Android attacks – information leakage from file intents

And how to stop them

In the last few weeks, I’ve uncovered a number of issues in apps which I would describe as information leakage of private directory. Here’s what that means, and here’s how to stop it

Intents to information leaking

This can be quite a subtle bug and depends a lot on what your application does. Take an exposed intent that is meant to share data, that is defined like this:

<activity android:name=".intents.ShareFileActivity">
    <intent-filter>
        <action android:name="android.intent.action.SEND"/>
        <category android:name="android.intent.category.DEFAULT"/>
    </intent-filter>
</activity>

And lets say the code is like this:

if (intent.action == Intent.ACTION_SEND) {
   val uri =  intent.getParcelableExtra<Parcelable>(Intent.EXTRA_STREAM) as Uri
val fileToUse = contentResolver.openInputStream(uri)
    ?.readBytes()
sendFileSomewhere(fileToUse)
}

Obviously this depends somewhat on what your ‘send file somewhere’ function does, but one thing you probably don’t want to do (in most cases) is load and send a file from your “private” app directory — which might contain account credentials, databases (etc).

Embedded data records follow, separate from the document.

What follows belongs to an exercise in optimizing a design on an open flow for small area, a short achievable clock period and few clock cycles per item; a production flow would make more cautious choices. The RTL was checked by simulation tests, not by an equivalence proof against the original design.

===== constraint.sdc =====
create_clock -name core_clock -period 16.0 [get_ports {clk}]
set_input_delay 3.2000 -clock core_clock [delete_from_list [all_inputs] [get_ports {clk}]]
set_output_delay 3.2000 -clock core_clock [all_outputs]
set_load 0.01 [all_outputs]

===== config.mk =====
export PLATFORM = sky130hd
export DESIGN_NAME = cnn_system_top
export DESIGN_NICKNAME = cnn_system_top
export VERILOG_FILES = /design/flow/design.v
export SDC_FILE = /design/flow/constraint.sdc
export NUM_CORES = 4
export LEC_CHECK = 0
export CAP_MARGIN = 20
export CORE_MARGIN = 2
export CORE_UTILIZATION = 40
export SLEW_MARGIN = 20

===== run.sh =====
#!/bin/bash
# synth_recipe.tcl (not shown) runs the flow's synth.tcl, then flattens the netlist and writes it again
# the make line also repeats each setting of config.mk as NAME=value (left out here)
make -C /OpenROAD-flow-scripts/flow DESIGN_CONFIG=/design/flow/config.mk WORK_HOME=/design/flow/orfs CLKGATE_MAP_FILE= SYNTH_SCRIPT=/design/flow/synth_recipe.tcl finish

===== design.v =====
package cnn_cfg_pkg;
  localparam int IMG_DIM  = 8;
  localparam int IMG_BITS = 3;
  localparam int ADDR_BITS = 2 * IMG_BITS;
  localparam int POOL_DIM       = IMG_DIM / 2;
  localparam int POOL_BITS      = IMG_BITS - 1;
  localparam int POOL_ADDR_BITS = 2 * POOL_BITS;
  localparam int PIX_BITS = 8;
  localparam int WGT_BITS = 8;
  localparam int ACC_BITS = 20;
  localparam int KERNEL_TAPS = 9;
  localparam int TAP_BITS    = 4;
endpackage
package cnn_ctrl_pkg;
  localparam logic [2:0] LOAD_W     = 3'd0;
  localparam logic [2:0] FILL_WIN   = 3'd1;
  localparam logic [2:0] SHIFT_COL  = 3'd2;
  localparam logic [2:0] WRITE_CONV = 3'd3;
  localparam logic [2:0] READ_POOL  = 3'd4;
  localparam logic [2:0] WRITE_POOL = 3'd5;
  localparam logic [2:0] DONE       = 3'd6;
  localparam logic [2:0] ROW_NONE = 3'b000;
  localparam logic [2:0] ROW_TOP  = 3'b100;
  localparam logic [2:0] ROW_MID  = 3'b010;
  localparam logic [2:0] ROW_BOT  = 3'b001;
endpackage
`timescale 1ns/10ps
import cnn_cfg_pkg::*;
import cnn_ctrl_pkg::*;
module conv_controller
  (
  input  logic                      clk,
  input  logic                      rst,
  output logic [TAP_BITS-1:0]       rom_w_a,
  output logic                      rom_w_oe,
  output logic                      w_load,
  output logic [ADDR_BITS-1:0]      rom_if_a,
  output logic                      rom_if_oe,
  output logic [2:0]                win_row,
  output logic                      pad_en,
  output logic                      col_shift,
  output logic [ADDR_BITS-1:0]      ram_conv_a,
  output logic                      ram_conv_we,
  output logic                      ram_conv_oe,
  output logic                      pool_first,
  output logic                      pool_en,
  output logic [POOL_ADDR_BITS-1:0] ram_pool_a,
  output logic                      ram_pool_we,
  output logic                      done
);
  logic [2:0]          state;
  logic [TAP_BITS-1:0] phase;
  logic [IMG_BITS-1:0] row_cnt;
  logic [IMG_BITS-1:0] col_cnt;
  logic [POOL_BITS-1:0] pool_row;
  logic [POOL_BITS-1:0] pool_col;
  logic [2:0]          row_sel;
  logic                sel_left;
  logic                sel_right;
  logic                win_active;
  logic                pad_slot;
  logic [IMG_BITS-1:0] src_row;
  logic [IMG_BITS-1:0] src_col;
  always_ff @(posedge clk or posedge rst) begin
    if (rst) begin
      state    <= LOAD_W;
      phase    <= '0;
      row_cnt  <= '0;
      col_cnt  <= '0;
      pool_row <= '0;
      pool_col <= '0;
    end else begin
      case (state)
        LOAD_W, FILL_WIN: begin
          if (phase == TAP_BITS'(KERNEL_TAPS - 1)) begin
            phase <= '0;
            state <= (state == LOAD_W) ? FILL_WIN : WRITE_CONV;
          end else begin
            phase <= phase + TAP_BITS'(1);
          end
        end
        SHIFT_COL: begin
          if (phase == TAP_BITS'(2)) begin
            phase <= '0;
            state <= WRITE_CONV;
          end else begin
            phase <= phase + TAP_BITS'(1);
          end
        end
        WRITE_CONV: begin
          if (col_cnt == IMG_BITS'(IMG_DIM - 1)) begin
            col_cnt <= '0;
            row_cnt <= row_cnt + IMG_BITS'(1);
            state   <= (row_cnt == IMG_BITS'(IMG_DIM - 1)) ? READ_POOL : FILL_WIN;
          end else begin
            col_cnt <= col_cnt + IMG_BITS'(1);
            state   <= SHIFT_COL;
          end
        end
        READ_POOL: begin
          if (phase == TAP_BITS'(3)) begin
            phase <= '0;
            state <= WRITE_POOL;
          end else begin
            phase <= phase + TAP_BITS'(1);
          end
        end
        WRITE_POOL: begin
          if (pool_col == POOL_BITS'(POOL_DIM - 1)) begin
            pool_col <= '0;
            pool_row <= pool_row + POOL_BITS'(1);
            state    <= (pool_row == POOL_BITS'(POOL_DIM - 1)) ? DONE : READ_POOL;
          end else begin
            pool_col <= pool_col + POOL_BITS'(1);
            state    <= READ_POOL;
          end
        end
        default: state <= DONE;
      endcase
    end
  end
  always_comb begin
    row_sel   = ROW_NONE;
    sel_left  = 1'b0;
    sel_right = 1'b0;
    case (state)
      FILL_WIN: begin
        case (phase)
          TAP_BITS'(0), TAP_BITS'(3), TAP_BITS'(6): row_sel = ROW_TOP;
          TAP_BITS'(1), TAP_BITS'(4), TAP_BITS'(7): row_sel = ROW_MID;
          default:                                  row_sel = ROW_BOT;
        endcase
        sel_left  = (phase < TAP_BITS'(3));
        sel_right = (phase > TAP_BITS'(5));
      end
      SHIFT_COL: begin
        case (phase)
          TAP_BITS'(0): row_sel = ROW_TOP;
          TAP_BITS'(1): row_sel = ROW_MID;
          default:      row_sel = ROW_BOT;
        endcase
        sel_right = 1'b1;
      end
      default: ;
    endcase
  end
  assign src_row = (row_sel == ROW_TOP) ? row_cnt - IMG_BITS'(1) :
                   (row_sel == ROW_BOT) ? row_cnt + IMG_BITS'(1) : row_cnt;
  assign src_col = sel_left  ? col_cnt - IMG_BITS'(1) :
                   sel_right ? col_cnt + IMG_BITS'(1) : col_cnt;
  assign pad_slot = (row_sel == ROW_TOP && row_cnt == '0) ||
                    (row_sel == ROW_BOT && row_cnt == IMG_BITS'(IMG_DIM - 1)) ||
                    (sel_left && col_cnt == '0) ||
                    (sel_right && col_cnt == IMG_BITS'(IMG_DIM - 1));
  assign win_active = (state == FILL_WIN) || (state == SHIFT_COL);
  assign rom_if_a   = {src_row, src_col};
  assign rom_if_oe  = win_active && !pad_slot;
  assign pad_en     = win_active && pad_slot;
  assign win_row    = row_sel;
  assign col_shift = win_active && (row_sel == ROW_TOP);
  assign rom_w_a  = phase;
  assign rom_w_oe = (state == LOAD_W) && !rst;
  assign w_load   = (state == LOAD_W) && !rst;
  assign ram_conv_a = (state == WRITE_CONV) ? {row_cnt, col_cnt} :
                      {pool_row, phase[1], pool_col, phase[0]};
  assign ram_conv_we = (state == WRITE_CONV);
  assign ram_conv_oe = (state == READ_POOL);
  assign pool_en     = (state == READ_POOL);
  assign pool_first  = (state == READ_POOL) && (phase == '0);
  assign ram_pool_a  = {pool_row, pool_col};
  assign ram_pool_we = (state == WRITE_POOL);
  assign done = (state == DONE);
endmodule
`timescale 1ns/10ps
import cnn_cfg_pkg::*;
import cnn_ctrl_pkg::*;
module window_buffer
  (
  input  logic                clk,
  input  logic                rst,
  input  logic [PIX_BITS-1:0] pix,
  input  logic [2:0]          win_row,
  input  logic                pad_en,
  input  logic                col_shift,
  input  logic                rom_if_oe,
  output logic [KERNEL_TAPS-1:0][PIX_BITS-1:0] window
);
  logic [PIX_BITS-1:0] win [3][3];
  logic                capture;
  logic [PIX_BITS-1:0] cap_pix;
  assign capture = rom_if_oe || pad_en;
  assign cap_pix = pad_en ? '0 : pix;
  always_ff @(posedge clk or posedge rst) begin
    if (rst) begin
      for (int r = 0; r < 3; r++) begin
        for (int c = 0; c < 3; c++) begin
          win[r][c] <= '0;
        end
      end
    end else begin
      if (col_shift) begin
        for (int r = 0; r < 3; r++) begin
          win[r][0] <= win[r][1];
          win[r][1] <= win[r][2];
        end
      end
      if (capture) begin
        for (int r = 0; r < 3; r++) begin
          if (win_row[2-r]) begin
            win[r][2] <= cap_pix;
          end
        end
      end
    end
  end
  for (genvar r = 0; r < 3; r++) begin : g_row
    for (genvar c = 0; c < 3; c++) begin : g_col
      assign window[r*3+c] = win[r][c];
    end
  end
endmodule
`timescale 1ns/10ps
import cnn_cfg_pkg::*;
module conv_engine
  (
  input  logic                       clk,
  input  logic                       rst,
  input  logic signed [WGT_BITS-1:0] w_din,
  input  logic                       w_load,
  input  logic [KERNEL_TAPS-1:0][PIX_BITS-1:0] window,
  output logic signed [ACC_BITS-1:0] conv_d
);
  logic signed [WGT_BITS-1:0] weight [KERNEL_TAPS];
  logic signed [PIX_BITS:0]   pix_s  [KERNEL_TAPS];
  logic signed [ACC_BITS-1:0] prod   [KERNEL_TAPS];
  always_ff @(posedge clk or posedge rst) begin
    if (rst) begin
      for (int k = 0; k < KERNEL_TAPS; k++) begin
        weight[k] <= '0;
      end
    end else if (w_load) begin
      for (int k = 0; k < KERNEL_TAPS - 1; k++) begin
        weight[k] <= weight[k+1];
      end
      weight[KERNEL_TAPS-1] <= w_din;
    end
  end
  for (genvar k = 0; k < KERNEL_TAPS; k++) begin : g_tap
    assign pix_s[k] = {1'b0, window[k]};
    assign prod[k]  = pix_s[k] * weight[k];
  end
  always_comb begin
    logic signed [ACC_BITS-1:0] acc;
    acc = '0;
    for (int k = 0; k < KERNEL_TAPS; k++) begin
      acc = acc + prod[k];
    end
    conv_d = acc;
  end
endmodule
`timescale 1ns/10ps
import cnn_cfg_pkg::*;
module max_pool
  (
  input  logic                       clk,
  input  logic                       rst,
  input  logic signed [ACC_BITS-1:0] sample,
  input  logic                       pool_first,
  input  logic                       pool_en,
  output logic signed [ACC_BITS-1:0] pool_d
);
  logic signed [ACC_BITS-1:0] run_max;
  always_ff @(posedge clk or posedge rst) begin
    if (rst) begin
      run_max <= '0;
    end else if (pool_first) begin
      run_max <= sample;
    end else if (pool_en && (sample > run_max)) begin
      run_max <= sample;
    end
  end
  assign pool_d = run_max;
endmodule
`timescale 1ns/10ps
import cnn_cfg_pkg::*;
import cnn_ctrl_pkg::*;
module cnn_system_top
  (
  input  logic                       clk,
  input  logic                       rst,
  output logic [TAP_BITS-1:0]        rom_w_a,
  output logic                       rom_w_oe,
  input  logic signed [WGT_BITS-1:0] rom_w_q,
  output logic [ADDR_BITS-1:0]       rom_if_a,
  output logic                       rom_if_oe,
  input  logic [PIX_BITS-1:0]        rom_if_q,
  output logic [ADDR_BITS-1:0]       ram_conv_a,
  output logic                       ram_conv_we,
  output logic                       ram_conv_oe,
  input  logic signed [ACC_BITS-1:0] ram_conv_q,
  output logic signed [ACC_BITS-1:0] conv_d,
  output logic [POOL_ADDR_BITS-1:0]  ram_pool_a,
  output logic                       ram_pool_we,
  output logic signed [ACC_BITS-1:0] pool_d,
  output logic                       done
);
  logic                w_load;
  logic [2:0]          win_row;
  logic                pad_en;
  logic                col_shift;
  logic                pool_first;
  logic                pool_en;
  logic [KERNEL_TAPS-1:0][PIX_BITS-1:0] window;
  conv_controller u_conv_controller (
    .clk         (clk),
    .rst         (rst),
    .rom_w_a     (rom_w_a),
    .rom_w_oe    (rom_w_oe),
    .w_load      (w_load),
    .rom_if_a    (rom_if_a),
    .rom_if_oe   (rom_if_oe),
    .win_row     (win_row),
    .pad_en      (pad_en),
    .col_shift   (col_shift),
    .ram_conv_a  (ram_conv_a),
    .ram_conv_we (ram_conv_we),
    .ram_conv_oe (ram_conv_oe),
    .pool_first  (pool_first),
    .pool_en     (pool_en),
    .ram_pool_a  (ram_pool_a),
    .ram_pool_we (ram_pool_we),
    .done        (done)
  );
  window_buffer u_window_buffer (
    .clk       (clk),
    .rst       (rst),
    .pix       (rom_if_q),
    .win_row   (win_row),
    .pad_en    (pad_en),
    .col_shift (col_shift),
    .rom_if_oe (rom_if_oe),
    .window    (window)
  );
  conv_engine u_conv_engine (
    .clk    (clk),
    .rst    (rst),
    .w_din  (rom_w_q),
    .w_load (w_load),
    .window (window),
    .conv_d (conv_d)
  );
  max_pool u_max_pool (
    .clk        (clk),
    .rst        (rst),
    .sample     (ram_conv_q),
    .pool_first (pool_first),
    .pool_en    (pool_en),
    .pool_d     (pool_d)
  );
endmodule

==> results.py <==
metrics = {
    "yosys": {
        "synth_top_cell_by_area": "fa_1",
        "netlist_top_cells_count": "inv_1 (786), fa_1 (551), ha_1 (352), nand2_1 (287), and2_1 (279)",
        "synth_area_per_cell_um2": 9.850,
        "synthFlopType": "dfrtp_1",
        "syn_area_mm2": 0.03009,
        "synth_cell_types": 65,
        "ys_ff_latch": 181,
        "synth_fp_nets": 3996,
        "ys_warn_count": 8,
        "synth_top_area_share_pct": 36.66,
        "synth_edf_count": 0,
        "ys_seq_area_share_pct": 15.05,
        "synthTopCellsByArea": "fa_1 (37%), dfrtp_1 (15%), ha_1 (15%)",
        "synthCells": 3055,
        "synth.most_common_cell": "inv_1",
        "async_flop_share_pct": 100.0,
    },
    "global_routing": {
        "antenna_found_initial": 6,
        "grt_pass1_vias": 21690,
        "grt_max_degree": 116,
        "grt_pass1_wl_mm": 124.2,
        "grt_remaining_overflow": 0,
        "grt_use_total_pct": 21.12,
    },
    "final_layout": {
        "stdcell_count": 4086,
        "diodes": 0,
        "nFillCells": 7183,
        "nNetsFinal": 4045,
        "fin_area_mm2": 0.03287,
        "synthToLayoutAreaGrowth_pct": 9.230,
        "drive_gt1_share_pct": 8.117,
    },
    "critical_path": {
        "crit_slowest_cell": "fa_1",
        "worst_path_most_repeated_cell": "fa_1",
        "cp_max_fo": 5,
        "reg2reg_depth": 6,
        "timing.rr.start": "u_conv_controller.state[2]",
        "critPathLaunchType": "flip-flop",
        "rr_endpoint": "u_window_buffer.win[0][5]",
        "cp-endpoint": "conv_d[19]",
        "r2r_slack_ns": 12.73,
        "path_buf_inv": 13,
        "critical_path_required_ns": 12.80,
        "critPathKind": "flip-flop to output port",
        "cpPeakStageDelay_ns": 0.55,
        "worstSetupEndpointType": "output port",
        "cp_top_family": "adder cells",
        "crit_start": "u_conv_engine.weight[0][0]",
        "worst_ep_arrival_time_ns": 12.38,
        "crit_cells": 41,
    },
    "cts": {
        "clockRootBuffer": "clkbuf_16",
        "clk_path_buf_depth": 2,
        "cts_made_buffers": 17,
        "cts.sinks": 181,
        "cts_max_level": 4,
        "hold_buffers": 0,
        "cts_tree": "done",
        "clk_latency_ns": 0.52,
        "clkSlewWorstSetupHoldPaths_ns": 0.09,
    },
    "hold_path": {
        "hp-class": "flip-flop to flip-flop",
    },
    "die": {
        "start_util_pct": 40.42,
        "io_pins": 104,
        "dieArea_mm2": 0.07744,
        "row_count": 100,
        "core-area_mm2": 0.07445,
        "die_x_um": 278.3,
        "die_y_um": 278.3,
    },
    "detailed_routing": {
        "wl_mm": 77.33,
        "ant_nets": 0,
        "firstDrtPassIters": 5,
        "routedWlPerCell_um": 18.93,
        "routed_via_density": 4.888,
        "vias": 19970,
        "initialDrtViolationCount": 1107,
        "drc_errors": 0,
    },
    "sta": {
        "hold-worst-slack_ns": 0.5261,
        "max_freq_mhz": 64.19,
        "max_slew_margin_pct": 32.71,
        "hold_violations": 0,
        "post-route-period-util_pct": 97.37,
        "rsz0062_at_grt": "true",
        "worst_slack_ns": 0.4212,
        "fin_crit_ns": 15.58,
        "slew_viol_final": 0,
        "final-setup-viol-count": 0,
        "tightestPinTransition_ns": 1.009,
        "finalClockSkew_ns": 0.01990,
    },
    "place": {
        "dp_hpwl_mm": 64.13,
        "port_buffers": 103,
        "globalplace.congestion": 0.8854,
        "dpl_worst_slack_ns": 0.2240,
        "dp_cells": 4041,
        "placed_area_mm2": 0.03206,
    },
    "run_status": {
        "run_status": "finished clean",
    },
    "job": {
        "cap_violations": 0,
    },
}
## state kept, by name, summed over array words and instances (netlist names)
register / flops
u_conv_controller.phase: 4
u_conv_controller.state: 3
u_window_buffer.win: 72
u_conv_controller.row_cnt: 3
u_conv_engine.weight: 72
u_conv_controller.pool_col: 2
u_conv_controller.col_cnt: 3
u_max_pool.run_max: 20
u_conv_controller.pool_row: 2
## cell type report
cell class                      instances  area, um2  area share, %
Clock buffer                           17      425.4          1.294
Clock inverter                         15      193.9         0.5900
Inverter                              788       2965          9.021
Multi-Input combinational cell       1973      22200          67.55
Sequential cell                       181       4543          13.82
Tap cell                              969       1212          3.688
Timing Repair Buffer                  143       1326          4.035
## routing by layer
layer	GRT usage (%)	vias to the layer above	share of wire (%)
met2	34.48	447	47
met1	28.53	10240	45
li1	-	9198	-
met4	5.502	2	1.8
met5	0	-	0.017
met3	4.533	86	6.1
## worst register-to-register path: stages, from the launching register on
cell and delay, ns:
dfrtp_1 0.54, or4b_1 0.63, nor2_1 0.15, o21ai_2 0.22, nor3_4 0.30, buf_4 0.81
mux2_2 0.50
## logic make-up after synthesis
| logic type | synth area share (%) |
|---|---|
| adder cells (fa/ha/maj) | 51.29 |
| buffers and inverters | 11.46 |
| AND/OR/NAND/NOR | 12.14 |
| flip-flops | 15.05 |
| AO/OA/AOI/OAI | 3.314 |
| multiplexers | 5.318 |
| XOR/XNOR | 1.426 |
## metrics by stage
step | setup TNS (ns) | utilization [%]
floorplan | 0 | -
global placement | 0 | 43.07
detailed placement | 0 | 43.07
CTS | 0 | 43.95
global route | -0.03652 | 44.15
finish | 0 | 44.15
## worst min path at each step
| stage | start | to | slack [ns] | depth (start not counted) |
|---|---|---|---|---|
| 2_1_floorplan | u_conv_controller.row_cnt[0] | u_conv_controller.row_cnt[0] | 0.53 | 1 |
| 3_3_place_gp | u_max_pool.run_max[18] | u_max_pool.run_max[18] | 0.52 | 1 |
| 3_5_place_dp | u_conv_controller.pool_row[0] | u_conv_controller.pool_row[0] | 0.52 | 1 |
| 4_1_cts | u_conv_controller.pool_row[0] | u_conv_controller.pool_row[0] | 0.53 | 1 |
| 5_1_grt | u_max_pool.run_max[5] | u_max_pool.run_max[5] | 0.56 | 1 |
| 6_report | u_conv_controller.pool_row[0] | u_conv_controller.pool_row[0] | 0.53 | 1 |
## cells in the final DEF (no fill, tap or decap), drive strengths merged, types with 3 or more instances in the layout
cell	synthesis	final
o21a	4	4
clkbuf	94	19
clkdlybuf4s50	0	95
inv	786	794
a21oi	36	36
a22o	9	9
buf	19	40
nand2	287	287
clkinv	2	8
xor2	10	10
mux2	140	140
xnor2	39	39
a21o	14	14
nor2	67	67
fa	551	551
dlymetal6s2s	0	4
nand4	7	7
and2	280	280
dfrtp	181	181
o21ai	54	54
or2	4	4
nand2b	33	33
a211oi	5	5
nor3	12	12
nand3	10	10
ha	352	352
a31oi	8	8
nor2b	13	13
o211ai	3	3
o21bai	4	4
## timing repair
action                     CTS  global route
gates resized for setup     19            23
cloned                       0             0
pin swaps                    3             2
buffers inserted             3            10
setup endpoints to repair    5             8
Testbench counts, summed over its fixed seeds: cycles 37,728, images 96.

separate check: timing with driven ports:
How much do the figures lean on ideal ports? The routed layout below was timed once more, with nothing changed but the port constraints. Step 1: set_driving_cell puts a clkbuf_16 on clk and a buf_2 on each other input, an assumption about the parent block. Step 2 times the ports against the registers' clock, not the clock port: input delays grow and output delays shrink by t, the midpoint of the rising clock arrivals with the driver on. Slacks: ideal / step 1 / step 2; pairs: ideal / step 1.
shift t [ns]: 0.575
setup WS [ns]: 0.421 / 0.356 / 0.931
worst setup path after step 2: register to output
After both steps this run still meets setup and hold. For this run, drivers alone change the setup slack by -0.065 ns; drivers and shift together by +0.510 ns.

Like this example here, where an attacker was able to upload a users account details:

Slack disclosed on HackerOne: Private application files can be...

Fixing the issue

The obvious thing to do, is not allow files in your private directory to be sent, but this is trickier than you might thing. As the above example shows, you need to think about symlinks, as well as directory traversal and a handful of other edge cases.

In this case, we can use a library — safe to run — to help us validate files.

Safe to run on github

Let’s first add the library to build.gradle (Latest version can be found here: https://github.com/Safetorun/safe_to_run)

implementation "com.safetorun:safetorun:2.1.1"
implementation "com.safetorun:safeToRunCore:2.1.1"
implementation "com.safetorun:inputverification:2.1.1"

Going back to our example before, we can use safe to run to ‘verify’ the URI before we use it.

if (uri.verifyFile(context) { }) {
val fileToUse = contentResolver.openInputStream(uri)
    ?.readBytes()
sendFileSomewhere(fileToUse)
}

That’s actually it for this example. We can be more permissive than this however. Say we want to allow a particular file

val isFileSafeToOpen = uri.verifyFile(this) {
File(context.filesDir, "safe_to_read.txt").allowExactFile()
}

Or, if we want to add a directory:

uri.verifyFile(this) {
addAllowedParentDirectory(context.filesDir.allowDirectory())
}

Including subdirs:

uri.verifyFile(this) {
addAllowedParentDirectory(context.filesDir.allowDirectoryAndSubdirectories())
}

Conclusion

Verifying URIs and Files before using them is important to prevent the occurrence of subtle and difficult to track bugs. There are a number of ways which basic file checks can be bypassed, and so using a well-tested library like safe to run as well as using a “default deny” approach is the best way of protecting yourself from these types of attacks.